■ Task prompt ■
In the entries that follow, the first line to write out is the one containing "afterwards: timing with", and the last is the one containing "set_driving_cell -lib_cell sky130_fd_sc_hd__buf_2". Reproduce that stretch exactly, with nothing before or after it.

(Dataset entries)
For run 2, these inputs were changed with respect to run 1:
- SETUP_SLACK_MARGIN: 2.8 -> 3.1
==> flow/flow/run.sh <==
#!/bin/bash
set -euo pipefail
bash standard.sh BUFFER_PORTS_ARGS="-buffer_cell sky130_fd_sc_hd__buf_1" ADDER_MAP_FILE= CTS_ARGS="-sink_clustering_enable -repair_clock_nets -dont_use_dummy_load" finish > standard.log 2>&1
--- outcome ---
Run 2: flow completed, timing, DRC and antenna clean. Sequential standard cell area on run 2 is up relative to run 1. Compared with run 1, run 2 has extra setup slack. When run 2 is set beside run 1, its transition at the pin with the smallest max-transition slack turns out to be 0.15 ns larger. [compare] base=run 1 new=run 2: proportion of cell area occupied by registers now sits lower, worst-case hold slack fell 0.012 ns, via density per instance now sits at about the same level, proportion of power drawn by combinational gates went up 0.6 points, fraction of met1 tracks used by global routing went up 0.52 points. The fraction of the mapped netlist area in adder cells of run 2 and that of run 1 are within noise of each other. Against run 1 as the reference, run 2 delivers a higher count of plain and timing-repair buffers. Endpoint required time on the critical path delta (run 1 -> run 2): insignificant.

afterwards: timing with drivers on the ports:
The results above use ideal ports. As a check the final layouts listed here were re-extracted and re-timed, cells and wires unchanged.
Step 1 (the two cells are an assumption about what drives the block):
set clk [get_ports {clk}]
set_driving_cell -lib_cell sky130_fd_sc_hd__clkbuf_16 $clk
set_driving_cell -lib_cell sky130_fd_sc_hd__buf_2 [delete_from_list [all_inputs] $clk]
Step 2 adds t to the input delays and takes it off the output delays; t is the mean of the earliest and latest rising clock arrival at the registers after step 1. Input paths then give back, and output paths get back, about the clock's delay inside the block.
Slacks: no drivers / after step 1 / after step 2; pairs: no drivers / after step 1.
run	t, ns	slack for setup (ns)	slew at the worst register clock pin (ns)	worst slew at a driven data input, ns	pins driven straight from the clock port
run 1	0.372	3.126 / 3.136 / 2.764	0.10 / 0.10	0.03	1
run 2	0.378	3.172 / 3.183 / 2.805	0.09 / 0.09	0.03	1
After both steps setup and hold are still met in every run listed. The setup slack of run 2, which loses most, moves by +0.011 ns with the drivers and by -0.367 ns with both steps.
Context: an optimization exercise on an open-source flow, tuned for small area and a short achievable clock period. The choices shown serve that exercise and are no tape-out recipe.
In this exercise RTL edits were held to simulation tests only and were not proved equivalent to the original.

==> design.v <==
`timescale 1ns/1ns
module block(inp_data, inp_weight,inp_mac, clk, reset, outp_data, outp_mac);
	input [15:0] inp_data, inp_weight,inp_mac;
	output reg [15:0] outp_data, outp_mac;
	input clk, reset;
	wire [15:0]outp_mac1;
	wire [15:0]outp_mac2;
    function automatic [1:0] full_adder(input a, input b, input cin);
        reg sum, carry;
        begin
            sum = a ^ b ^ cin;
            carry = (a & b) | (b & cin) | (a & cin);
            full_adder = {carry, sum};
        end
    endfunction
    function automatic [11:0] add_11bit(input [10:0] fractionA, input [10:0] fractionB);
        reg [10:0] result;
        reg carry_in, carry_out;
        integer i;
        begin
            carry_in = 0;
            carry_out = 0;
            for (i = 0; i < 11; i = i + 1) begin
                {carry_out, result[i]} = full_adder(fractionA[i], fractionB[i], carry_in);
                carry_in = carry_out;
            end
            add_11bit = {carry_out, result};
        end
    endfunction
    function automatic [11:0] sub_11bit(input [10:0] fractionB, input [10:0] fractionA);
        reg [10:0] A_inverted;
        reg [10:0] sum;
        reg [11:0] carry;
        integer i;
        begin
            A_inverted = ~fractionA;
            carry[0] = 1'b1;
            for (i = 0; i < 11; i = i + 1) begin
                sum[i] = fractionB[i] ^ A_inverted[i] ^ carry[i];
                carry[i+1] = (fractionB[i] & A_inverted[i]) | (fractionB[i] & carry[i]) | (A_inverted[i] & carry[i]);
            end
            sub_11bit = {~carry[11], sum};
        end
    endfunction
    function automatic [5:0] add_sub_exponent(input [5:0] exp1, input [5:0] exp2, input op);
        reg [5:0] result;
        reg carry;
        integer i;
        reg [5:0] operand_b;
        begin
            carry = op;
            operand_b = exp2 ^ {6{op}};
            for (i = 0; i < 6; i = i + 1) begin
                {carry, result[i]} = full_adder(exp1[i], operand_b[i], carry);
            end
            add_sub_exponent = result;
        end
    endfunction
    function automatic [15:0] fp16_add(input [15:0] floatA, input [15:0] floatB);
        reg sign;
        reg signed [5:0] exponent;
        reg [9:0] mantissa;
        reg [4:0] exponentA, exponentB;
        reg [10:0] fractionA, fractionB, fraction;
        reg [11:0] fraction1;
        reg [7:0] shiftAmount;
        reg cout;
        reg [15:0] sum;
    begin
        sign = 1'b0;
        cout = 1'b0;
        fraction = 11'd0;
        shiftAmount = 8'd0;
        exponentA = floatA[14:10];
        exponentB = floatB[14:10];
        fractionA = {1'b1,floatA[9:0]};
        fractionB = {1'b1,floatB[9:0]};
        exponent = exponentA;
        if (floatA == 0) begin
            sum = floatB;
        end else if (floatB == 0) begin
            sum = floatA;
        end else if (floatA[14:0] == floatB[14:0] && floatA[15]^floatB[15]==1'b1) begin
            sum=0;
        end else begin
            if (exponentB > exponentA) begin
                shiftAmount = add_sub_exponent(exponentB,exponentA,1);
                fractionA = fractionA >> (shiftAmount);
                exponent = exponentB;
            end else if (exponentA > exponentB) begin
                shiftAmount = add_sub_exponent(exponentA,exponentB,1);
                fractionB = fractionB >> (shiftAmount);
                exponent = exponentA;
            end
            if (floatA[15] == floatB[15]) begin
                fraction1 = add_11bit(fractionA ,fractionB);
                {cout,fraction} = fraction1;
                if (cout == 1'b1) begin
                    {cout,fraction} = {cout,fraction} >> 1;
                    exponent = add_sub_exponent(exponent,1,0);
                end
                sign = floatA[15];
            end else begin
                if (floatA[15] == 1'b1) begin
                    {cout,fraction}=sub_11bit(fractionB ,fractionA);
                end else begin
                    {cout,fraction} = sub_11bit(fractionA ,fractionB);
                end
                sign = cout;
                if (cout == 1'b1) begin
                    fraction = -fraction;
                end
                if (fraction [10] == 0) begin
                    if (fraction[9] == 1'b1) begin
                        fraction = fraction << 1;
                        exponent = add_sub_exponent(exponent, 1, 1);
                    end else if (fraction[8] == 1'b1) begin
                        fraction = fraction << 2;
                        exponent = add_sub_exponent(exponent, 2, 1);
                    end else if (fraction[7] == 1'b1) begin
                        fraction = fraction << 3;
                        exponent = add_sub_exponent(exponent, 3, 1);
                    end else if (fraction[6] == 1'b1) begin
                        fraction = fraction << 4;
                        exponent = add_sub_exponent(exponent, 4, 1);
                    end else if (fraction[5] == 1'b1) begin
                        fraction = fraction << 5;
                        exponent = add_sub_exponent(exponent, 5, 1);
                    end else if (fraction[4] == 1'b1) begin
                        fraction = fraction << 6;
                        exponent = add_sub_exponent(exponent, 6, 1);
                    end else if (fraction[3] == 1'b1) begin
                        fraction = fraction << 7;
                        exponent = add_sub_exponent(exponent, 7, 1);
                    end else if (fraction[2] == 1'b1) begin
                        fraction = fraction << 8;
                        exponent = add_sub_exponent(exponent, 8, 1);
                    end else if (fraction[1] == 1'b1) begin
                        fraction = fraction << 9;
                        exponent = add_sub_exponent(exponent, 9, 1);
                    end else if (fraction[0] == 1'b1) begin
                        fraction = fraction << 10;
                        exponent = add_sub_exponent(exponent, 10, 1);
                    end
                end
            end
            mantissa = fraction[9:0];
            if(exponent[5]==1'b1) begin
                sum = 16'b0000000000000000;
            end
            else begin
                sum = {sign,exponent[4:0],mantissa};
            end
        end
        fp16_add=sum;
    end
    endfunction
    function automatic [15:0] float_mult_function(input [15:0] floatA, input [15:0] floatB);
        reg sign;
        reg signed [5:0] exponent;
        reg [9:0] mantissa;
        reg [10:0] fractionA, fractionB;
        reg [21:0] fraction;
        reg [15:0] product_out;
        begin
            if (floatA == 16'b0 || floatB == 16'b0) begin
                product_out = 16'b0;
            end else begin
                sign = floatA[15] ^ floatB[15];
                exponent = floatA[14:10] + floatB[14:10] - 5'd15;
                fractionA = {1'b1, floatA[9:0]};
                fractionB = {1'b1, floatB[9:0]};
                fraction = fractionA * fractionB;
                if (fraction[21] == 1'b1) begin
                    fraction = fraction << 1;
                    exponent = exponent + 1;
                end else if (fraction[20] == 1'b1) begin
                    fraction = fraction << 2;
                    exponent = exponent + 0;
                end else if (fraction[19] == 1'b1) begin
                    fraction = fraction << 3;
                    exponent = exponent - 1;
                end else if (fraction[18] == 1'b1) begin
                    fraction = fraction << 4;
                    exponent = exponent - 2;
                end else if (fraction[17] == 1'b1) begin
                    fraction = fraction << 5;
                    exponent = exponent - 3;
                end else if (fraction[16] == 1'b1) begin
                    fraction = fraction << 6;
                    exponent = exponent - 4;
                end else if (fraction[15] == 1'b1) begin
                    fraction = fraction << 7;
                    exponent = exponent - 5;
                end else if (fraction[14] == 1'b1) begin
                    fraction = fraction << 8;
                    exponent = exponent - 6;
                end else if (fraction[13] == 1'b1) begin
                    fraction = fraction << 9;
                    exponent = exponent - 7;
                end else if (fraction[12] == 1'b1) begin
                    fraction = fraction << 10;
                    exponent = exponent - 8;
                end
                mantissa = fraction[21:12];
                if (exponent[5] == 1'b1) begin
                    product_out = 16'b0000000000000000;
                end else begin
                    product_out = {sign, exponent[4:0], mantissa};
                end
            end
            float_mult_function = product_out;
        end
    endfunction
	assign outp_mac1=float_mult_function(inp_data,inp_weight);
	assign outp_mac2=fp16_add(outp_mac1,inp_mac);
	always @(posedge reset or posedge clk) begin
		if(reset) begin
			outp_data <= 0;
			outp_mac <= 0;
		end
		else begin
			outp_data <= inp_data;
			outp_mac <=outp_mac2;
		end
	end
endmodule
This design comes from an exercise in tuning for small area and a short achievable clock period on the open sky130 flow, not from production work. No run shown here included a check of the RTL's function; only the layout flow was run. Power is estimated from default activity; no workload was simulated.

===== flow/config.mk =====
export PLATFORM = sky130hd
export DESIGN_NAME = mac
export DESIGN_NICKNAME = mac
export VERILOG_FILES = /design/flow/design.v
export SDC_FILE = /design/flow/constraint.sdc
export NUM_CORES = 4
export LEC_CHECK = 0
export CAP_MARGIN = 20
export CORE_MARGIN = 2
export CORE_UTILIZATION = 60
export SETUP_SLACK_MARGIN = 1.5
export SLEW_MARGIN = 20
export SYNTH_HIERARCHICAL = 1

===== flow/flow/run.sh =====
#!/bin/bash
# Standard ORFS flow (the standard.sh), with the port buffers made of
# sky130_fd_sc_hd__buf_2 instead of buffer_ports' default cell.
set -o pipefail
export BUFFER_PORTS_ARGS="-buffer_cell sky130_fd_sc_hd__buf_2"
bash standard.sh finish 2>&1 | tee standard_flow.log

===== flow/standard.sh =====
#!/bin/bash
# synth_recipe.tcl (not shown) runs the flow's synth.tcl, then flattens the netlist and writes it again
# the make line also repeats each setting of config.mk as NAME=value (left out here)
make -C /OpenROAD-flow-scripts/flow DESIGN_CONFIG=/design/flow/config.mk WORK_HOME=/design/flow/orfs CLKGATE_MAP_FILE= SYNTH_SCRIPT=/design/flow/synth_recipe.tcl "${@:-finish}"

===== flow/constraint.sdc =====
create_clock -name core_clock -period 6.5 [get_ports {clk}]
set_input_delay 1.3000 -clock core_clock [delete_from_list [all_inputs] [get_ports {clk}]]
set_output_delay 1.3000 -clock core_clock [all_outputs]
set_load 0.01 [all_outputs]

===== flow/design.v =====
module mac_fa(input a, input b, input c, output s, output co);
  assign s = a ^ b ^ c;
  assign co = (a & b) | (a & c) | (b & c);
endmodule
module mac_x3(input a, input b, input c, output s);
  assign s = a ^ b ^ c;
endmodule
module mac_mj(input a, input b, input c, output co);
  assign co = (a & b) | (a & c) | (b & c);
endmodule
module mac_xor(input a, input b, output s);
  assign s = a ^ b;
endmodule
From an optimization exercise on the open Yosys and OpenROAD flow, aimed at small area; shortcuts taken in it are not production practice. Function was checked by simulation only, so behaviour that the tests miss may differ from the original.

== build 37 ==
==> flow/design.v <==
`timescale 1ns / 1ps
module regfile #(
    parameter int NR = 2
) (
    input logic clk,
    input logic [15:0] sel,
    input logic [1:0] write_data,
    input logic [4*NR-1:0] read_addr,
    output logic [2*NR-1:0] read_data
);
  logic [7:0] w[16];
  for (genvar k = 0; k < 16; k++) begin : g_word
    always_ff @(posedge clk) begin
      w[k][5:0] <= w[k][7:2];
      w[k][7:6] <= sel[k] ? write_data : w[k][1:0];
    end
  end
  for (genvar p = 0; p < NR; p++) begin : g_rd
    logic [3:0] ra;
    logic [1:0] l1[8], l2[4], l3[2];
    assign ra = read_addr[4*p+:4];
    for (genvar k = 0; k < 8; k++) begin : g_l1
      assign l1[k] = ra[0] ? w[2*k+1][1:0] : w[2*k][1:0];
    end
    for (genvar k = 0; k < 4; k++) begin : g_l2
      assign l2[k] = ra[1] ? l1[2*k+1] : l1[2*k];
    end
    for (genvar k = 0; k < 2; k++) begin : g_l3
      assign l3[k] = ra[2] ? l2[2*k+1] : l2[2*k];
    end
    assign read_data[2*p+:2] = ra[3] ? l3[1] : l3[0];
  end
endmodule
`timescale 1ns / 1ps
module top (
    input logic clk,
    input logic reset,
    output logic [4:0] curr_inst_addr,
    input logic [15:0] curr_inst,
    output logic write_enable_dmem,
    output logic [3:0] write_addr_dmem,
    output logic [7:0] write_data_dmem,
    output logic halted
);
  logic [1:0] ph;   
  logic run;   
  logic [4:0] pc;
  logic [5:0] sd;
  logic acc;
  assign acc = sd[5];
  logic [2:0] op;
  logic imm_bit;
  assign op = curr_inst[15:13];
  assign imm_bit = curr_inst[12];
  logic is_st, is_ld, is_add, is_beq, is_halt;
  assign is_st = op == 3'b000;
  assign is_ld = op == 3'b001;
  assign is_add = op == 3'b010;
  assign is_beq = op == 3'b101;
  assign is_halt = op == 3'b111;
  logic [1:0] imm;
  always_comb
    case (ph)
      2'd0: imm = curr_inst[1:0];
      2'd1: imm = curr_inst[3:2];
      2'd2: imm = curr_inst[5:4];
      default: imm = curr_inst[7:6];
    endcase
  logic [1:0] a, b, d;
  logic [1:0] sum;
  logic cout, ne_now;
  assign {cout, sum} = {1'b0, a} + {1'b0, b} + {2'b0, acc};
  assign ne_now = (a != b) | acc;
  logic rf_we, dm_we;
  logic [3:0] wa;
  logic [1:0] rf_wd, dm_wd;
  assign rf_we = is_ld | is_add;
  assign dm_we = is_st;
  assign wa = (imm_bit | is_add) ? curr_inst[11:8] : curr_inst[7:4];
  assign dm_wd = imm_bit ? imm : b;
  assign rf_wd = is_add ? sum : (imm_bit ? imm : d);
  logic [3:0] lo, hr, hd;
  for (genvar j = 0; j < 4; j++) begin : g_dec
    assign lo[j] = ~run | (wa[1:0] == j);
    assign hr[j] = ~run | (rf_we & (wa[3:2] == j));
    assign hd[j] = ~run | (dm_we & (wa[3:2] == j));
  end
  logic [15:0] rf_sel, dm_sel;
  for (genvar k = 0; k < 16; k++) begin : g_sel
    assign rf_sel[k] = hr[k/4] & lo[k%4];
    assign dm_sel[k] = hd[k/4] & lo[k%4];
  end
  regfile #(
      .NR(2)
  ) rf (
      .clk(clk),
      .sel(rf_sel),
      .write_data(rf_wd & {2{run}}),
      .read_addr({curr_inst[3:0], curr_inst[7:4]}),
      .read_data({b, a})
  );
  regfile #(
      .NR(1)
  ) dm (
      .clk(clk),
      .sel(dm_sel),
      .write_data(dm_wd & {2{run}}),
      .read_addr(curr_inst[3:0]),
      .read_data(d)
  );
  always_ff @(posedge clk) begin
    sd[5] <= (ph != 2'd3) & (is_st ? dm_wd[1] : (is_add ? cout : ne_now));
    sd[4] <= dm_wd[0];
    sd[3:0] <= sd[5:2];
  end
  always_ff @(posedge clk)
    if (reset) begin
      ph  <= 2'd0;
      run <= 1'b0;
      pc  <= 5'd0;
    end else begin
      ph <= ph + 2'd1;
      if (ph == 2'd3) run <= 1'b1;
      if (run && ph == 2'd3 && !is_halt) pc <= (is_beq && !ne_now) ? curr_inst[12:8] : pc + 5'd1;
    end
  assign curr_inst_addr = pc;
  assign write_enable_dmem = run & is_st & (ph == 2'd3);
  assign write_addr_dmem = wa;
  assign write_data_dmem = {dm_wd, sd};
  assign halted = is_halt;
endmodule
make LEC_CHECK=0 ABC_AREA=1 CAP_MARGIN=20 CORE_MARGIN=2 CORE_UTILIZATION=60 CTS_BUF_LIST=sky130_fd_sc_hd__clkbuf_8 CTS_CLUSTER_DIAMETER=60 CTS_CLUSTER_SIZE=18 GPL_TIMING_DRIVEN=0 SLEW_MARGIN=20 finish   # period 5.0 ns
run.sh (not shown) runs the stock make flow with config.mk's settings and CLKGATE_MAP_FILE= SYNTH_SCRIPT=/design/flow/synth_recipe.tcl, a recipe that flattens the netlist after the stock synthesis.
Build 37 | status: complete | timing, DRC, antenna: pass
Input changes introduced in build 98 (baseline for comparison: build 37):
==> flow/flow/run.sh (new file) <==
#!/bin/bash
# Own layout flow: the standard ORFS flow (standard.sh) with these changes:
#  - synthesis maps the logic with the area-oriented ABC script in flow/abc_area.script
#    (run from a copy of ORFS's scripts folder in which only that file is replaced),
#    and leaves adders to ABC instead of mapping them to full/half-adder cells first;
#  - clock tree synthesis with clkbuf_8 buffers, sink clusters of at most 18 flip-flops
#    and no dummy loads;
#  - the port buffers are buf_1.
# Each step's full output goes to its own log file in this folder.
set -euo pipefail
W=$PWD
rm -rf "$W/scripts"
cp -r "$FLOW_HOME/scripts" "$W/scripts"
cp "$W/flow/abc_area.script" "$W/scripts/abc_area.script"
CTS="-sink_clustering_enable -repair_clock_nets -dont_use_dummy_load -buf_list sky130_fd_sc_hd__clkbuf_8 -sink_clustering_size 18 -sink_clustering_max_diameter 60"
bash standard.sh SCRIPTS_DIR="$W/scripts" ADDER_MAP_FILE= synth > "$W/synth.log" 2>&1
bash standard.sh SCRIPTS_DIR="$W/scripts" ADDER_MAP_FILE= "CTS_ARGS=$CTS" \
  "BUFFER_PORTS_ARGS=-buffer_cell sky130_fd_sc_hd__buf_1" finish > "$W/layout.log" 2>&1
==> flow/flow/abc_area.script (new file) <==
strash
fraig
rewrite
refactor
balance
rewrite -z
refactor -z
rewrite -z
balance
dch -f
map -a
==> flow/standard.sh (new file) <==
#!/bin/bash
# synth_recipe.tcl (not shown) runs the flow's synth.tcl, then flattens the netlist and writes it again
# the make line also repeats each setting of config.mk as NAME=value (left out here)
make -C /OpenROAD-flow-scripts/flow DESIGN_CONFIG=/design/flow/config.mk WORK_HOME=/design/flow/orfs CLKGATE_MAP_FILE= SYNTH_SCRIPT=/design/flow/synth_recipe.tcl "${@:-finish}"
-- flow/config.mk --
<<< build 37, line 11
export CORE_UTILIZATION = 60
export CTS_BUF_LIST = sky130_fd_sc_hd__clkbuf_8
export CTS_CLUSTER_DIAMETER = 60
export CTS_CLUSTER_SIZE = 18
>>> build 98, line 11
export CORE_UTILIZATION = 70
removed: flow/run.sh
Notes after the runs:
Build 98: PASS, flow complete, no timing, DRC or antenna violations
In the tables for build 98 and build 37, number of vias after detailed routing reads higher with build 37.
Against build 37 as the reference, build 98 delivers a higher first-pass detailed-route iteration total.
Main combinational cell family by area after synthesis = simple AND/OR/NAND/NOR gates: build 37; main combinational cell family by area after synthesis = compound AO/OA/AOI/OAI gates: build 98
Build 98 vs. build 37: sequential share of layout area picked up an extra 10 points, area growth from synthesis to final layout saw a decrease, port buffer count grew by 16%.
Changes in build 7 relative to build 98:
-- flow/flow/run.sh --
<<< build 98, line 4
#    (run from a copy of ORFS's scripts folder in which only that file is replaced),
>>> build 7, line 4
#    (a deep-synthesis pass, then two rounds of choice-based area mapping;
#    run from a copy of ORFS's scripts folder in which only that file is replaced),
==> flow/flow/abc_area.script <==
strash
&get -n
&deepsyn -T 300
&put
dch -f
map -a
strash
dch -f
map -a
Findings:
On area of all placed cells without fillers, build 7 does better than build 98.
Comparing build 98 and build 7, synthesized cell count is higher on build 98.
Diff build 98 -> build 7: final antenna-violating net count neither gained nor lost much; placer's final routability congestion estimate picked up an extra 0.029; final critical-path setup slack picked up an extra 0.090 ns; global-route usage picked up an extra 0.62 points.
For the critical path data arrival time, build 7 came in 0.09 ns lower than build 98 did.
Against build 98, distinct cell type count after synthesis in build 7 rose by more than 10%.
Worst setup timing slack at the placement stage is higher on build 7
For relative area change from synthesis to final layout, build 7 and build 98 come out practically identical.

[static timing again, ports no longer ideal]
In the flow no input, the clock included, has a driving cell. The finished layouts below were timed again as built, in two steps. Step 1: set_driving_cell puts a clkbuf_16 on clk and a buf_2 on each other input, an assumption about the parent block. Step 2, shift: input delay + t, output delay - t, t = (earliest + latest rising clock arrival at the registers) / 2. This alone moves slack from input paths to output paths. Three values: no drivers, after step 1, after step 2; two values: the first two.
run	shift t [ns]	setup slack, ns	worst setup path at the end	latest minus earliest clock arrival (ns)
build 37	0.553	0.592 / 0.565 / 0.565	input to output	0.027 / 0.027
build 98	0.536	0.249 / 0.220 / -0.147	input to register	0.018 / 0.018
build 7	0.535	0.339 / 0.316 / 0.087	input to register	0.041 / 0.042
Met with ideal ports but missed after step 2: setup timing in build 98. The setup slack of build 98, which loses most, moves by -0.029 ns with the drivers and by -0.396 ns with both steps.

■ Written answer ■
afterwards: timing with drivers on the ports:
The results above use ideal ports. As a check the final layouts listed here were re-extracted and re-timed, cells and wires unchanged.
Step 1 (the two cells are an assumption about what drives the block):
set clk [get_ports {clk}]
set_driving_cell -lib_cell sky130_fd_sc_hd__clkbuf_16 $clk
set_driving_cell -lib_cell sky130_fd_sc_hd__buf_2 [delete_from_list [all_inputs] $clk]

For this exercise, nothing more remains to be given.